EXERCISE AIM:
Of the records below, reproduce only the span that opens with the line containing "set_output_delay 0.92 -clock" and closes with the last line.

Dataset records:
====
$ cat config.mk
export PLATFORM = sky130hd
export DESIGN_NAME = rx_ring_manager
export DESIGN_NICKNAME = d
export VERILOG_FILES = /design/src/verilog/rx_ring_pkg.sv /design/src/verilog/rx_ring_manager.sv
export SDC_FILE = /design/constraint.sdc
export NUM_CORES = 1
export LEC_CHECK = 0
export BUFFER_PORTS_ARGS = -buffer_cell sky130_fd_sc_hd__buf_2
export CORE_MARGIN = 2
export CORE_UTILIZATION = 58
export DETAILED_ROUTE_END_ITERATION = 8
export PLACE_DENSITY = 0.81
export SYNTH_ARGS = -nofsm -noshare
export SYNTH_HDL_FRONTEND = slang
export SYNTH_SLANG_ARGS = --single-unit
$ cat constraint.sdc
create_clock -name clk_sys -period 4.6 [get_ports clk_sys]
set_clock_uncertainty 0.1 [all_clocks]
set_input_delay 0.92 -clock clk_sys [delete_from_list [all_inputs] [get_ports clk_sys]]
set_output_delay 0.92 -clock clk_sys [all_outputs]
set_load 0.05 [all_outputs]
====
SOLVED EXERCISE:
set_output_delay 0.92 -clock clk_sys [all_outputs]
set_load 0.05 [all_outputs]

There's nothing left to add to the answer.